Nur die Pauken stam­men offen­bar aus der Entste­hungszeit. Aber bei Blech, Hölz­ern und Stre­ich­ern bevorzugte Kevin John Edu­sei – trotz der Ver­füg­barkeit his­torisch­er Instru­mente – neuere und ver­stärk­te im Ver­gle­ich zu der von Joseph von Sonnlei­th­n­er genan­nten Urauf­führungs­be­set­zung die Stre­ich­er. Möglicher­weise sind auch diese Kom­pro­misse Ursache dafür, dass die Ein­spielun­gen der Münch­n­er Sym­phoniker für ihre Kom­plett-Edi­tion der Schu­bert-Sym­phonien für den Hör­er anstren­gend sind. Weil einige Lück­en in den Res­o­nanzräu­men nach den Auf­nah­men in den Bavaria-Musik­stu­dios im Juni 2019 nicht aus­geglichen wur­den, muss man von ein­er kün­st­lerischen Absicht des Diri­gen­ten und der Pro­duzen­ten ausgehen.
Es kommt wed­er in den Tut­tinoch in den Forte-Stellen zu ein­er gerun­de­ten, homo­ge­nen Klang­wirkung. Vorteil­haft gerät das für die Wahrnehmung der Tem­po-Entwick­lun­gen im Menuet­to der 3. Sym­phonie D‑Dur und in den mendelssohn­haft schweben­den Vio­lin­lin­ien am Beginn des Presto. Auch im weit­eren Ver­lauf kommt es ansatzweise zu ein­prägsamen Pas­sagen. Doch auf rhyth­misch präg­nante Akko­r­drei­hen fol­gen nur sel­ten sug­ges­tive, konzen­tri­erende Entwick­lun­gen. So lässt die Wieder­gabe schw­er­lich den im Book­let behaupteten Enthu­si­as­mus für die bei­den Über­gangswerke in Schu­berts kom­pos­i­torisch­er Entwick­lung erkennen.
Bei der Ein­spielung der 7. Sym­phonie E‑Dur entsch­ied man sich für die Ergänzun­gen von Bri­an New­bould, der die exper­i­mentellen Noti­zen und muti­gen, zukun­ftsweisenden Har­monien nicht zu mildern beab­sichtigte. In diesem Vorgänger-Opus zu Schu­berts bei­den let­zten Sym­phonien machen sich die Unentsch­ieden­heit zwis­chen Auflich­tung und der stel­len­weise lär­menden Dom­i­nanz von Bläsern und Pauken bemerk­bar, die mit einem Span­nungsver­lust ein­herge­ht und die Aufmerk­samkeits­bere­itschaft ermüdet. Melodis­che Höhep­unk­te der Par­ti­tur wie die schweben­den Stre­ich­er- und Holzbläser­lin­ien des Andantes kom­men in der Reprise zum Blühen.
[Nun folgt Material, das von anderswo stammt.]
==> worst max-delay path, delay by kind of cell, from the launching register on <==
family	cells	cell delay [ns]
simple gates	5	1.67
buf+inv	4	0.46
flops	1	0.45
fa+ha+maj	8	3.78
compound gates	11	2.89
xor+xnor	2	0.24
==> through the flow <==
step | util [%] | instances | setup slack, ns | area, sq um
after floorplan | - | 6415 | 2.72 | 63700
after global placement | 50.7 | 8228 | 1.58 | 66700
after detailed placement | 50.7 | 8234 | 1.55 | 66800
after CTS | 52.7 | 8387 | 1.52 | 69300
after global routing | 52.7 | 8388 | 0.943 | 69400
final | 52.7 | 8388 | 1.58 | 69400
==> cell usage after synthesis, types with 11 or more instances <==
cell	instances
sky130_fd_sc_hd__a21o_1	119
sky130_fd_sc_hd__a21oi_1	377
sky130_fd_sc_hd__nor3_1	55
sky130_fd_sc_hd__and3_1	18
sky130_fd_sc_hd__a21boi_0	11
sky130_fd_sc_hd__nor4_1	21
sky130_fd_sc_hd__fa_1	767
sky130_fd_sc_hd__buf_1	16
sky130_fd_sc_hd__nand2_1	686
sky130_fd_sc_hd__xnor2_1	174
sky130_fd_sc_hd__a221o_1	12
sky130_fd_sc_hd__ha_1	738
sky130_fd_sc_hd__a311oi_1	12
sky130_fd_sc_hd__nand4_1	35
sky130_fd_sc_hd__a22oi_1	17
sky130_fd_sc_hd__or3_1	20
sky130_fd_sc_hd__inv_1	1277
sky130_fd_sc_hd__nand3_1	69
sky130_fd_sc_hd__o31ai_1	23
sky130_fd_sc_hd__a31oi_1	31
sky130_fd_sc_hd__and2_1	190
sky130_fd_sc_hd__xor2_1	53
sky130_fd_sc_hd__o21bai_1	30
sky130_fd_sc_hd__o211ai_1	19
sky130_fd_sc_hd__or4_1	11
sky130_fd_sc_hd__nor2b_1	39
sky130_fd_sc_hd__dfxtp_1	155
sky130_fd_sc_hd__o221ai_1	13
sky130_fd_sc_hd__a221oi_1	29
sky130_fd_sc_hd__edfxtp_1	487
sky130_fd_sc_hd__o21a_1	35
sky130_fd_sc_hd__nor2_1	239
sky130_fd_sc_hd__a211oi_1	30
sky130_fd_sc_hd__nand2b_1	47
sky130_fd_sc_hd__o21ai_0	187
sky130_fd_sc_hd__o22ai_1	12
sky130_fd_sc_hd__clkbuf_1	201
Zugegeben: Das konkur­ri­erende Ange­bot an Ein­spielun­gen von Schu­bert-Sym­phonien ist immens. Egal, ob Roy Good­mans gehar­nischte Volltö­nung mit The Hanover Band, Niko­laus Harnon­courts indi­vidu­elle Detailbe­sessen­heit oder Antonel­lo Man­a­cor­das artis­tis­ch­er Kon­turen­s­tift für die Höhen­flüge der Kam­mer­akademie Pots­dam ger­ade in den frühen Sin­fonien – sie alle und auch viele der hier nicht genan­nten Inter­pre­ten zeigen Liebe und Lei­den­schaft für diese Musik.
So muss man mit Bedauern fest­stellen, dass Edu­sei und die Münch­n­er Sym­phoniker in dieser Folge nicht so recht zu legit­imieren wis­sen, was sie an diesen Werken fasziniert und deshalb beflügeln sollte. Dabei gelan­gen sie im Scher­zo mit Trio und am Beginn des Alle­gro gius­to zu ein­er weichen und dabei trans­par­enten Fein­heit von hoher Musikalität, die sich nicht bis zum Finale hält. So bleibt auch nach dem wieder­holten Hören vor allem die Erken­nt­nis, dass Schu­bert trotz Hil­festel­lun­gen durch his­torisch informierte Annäherun­gen extrem schw­er ist.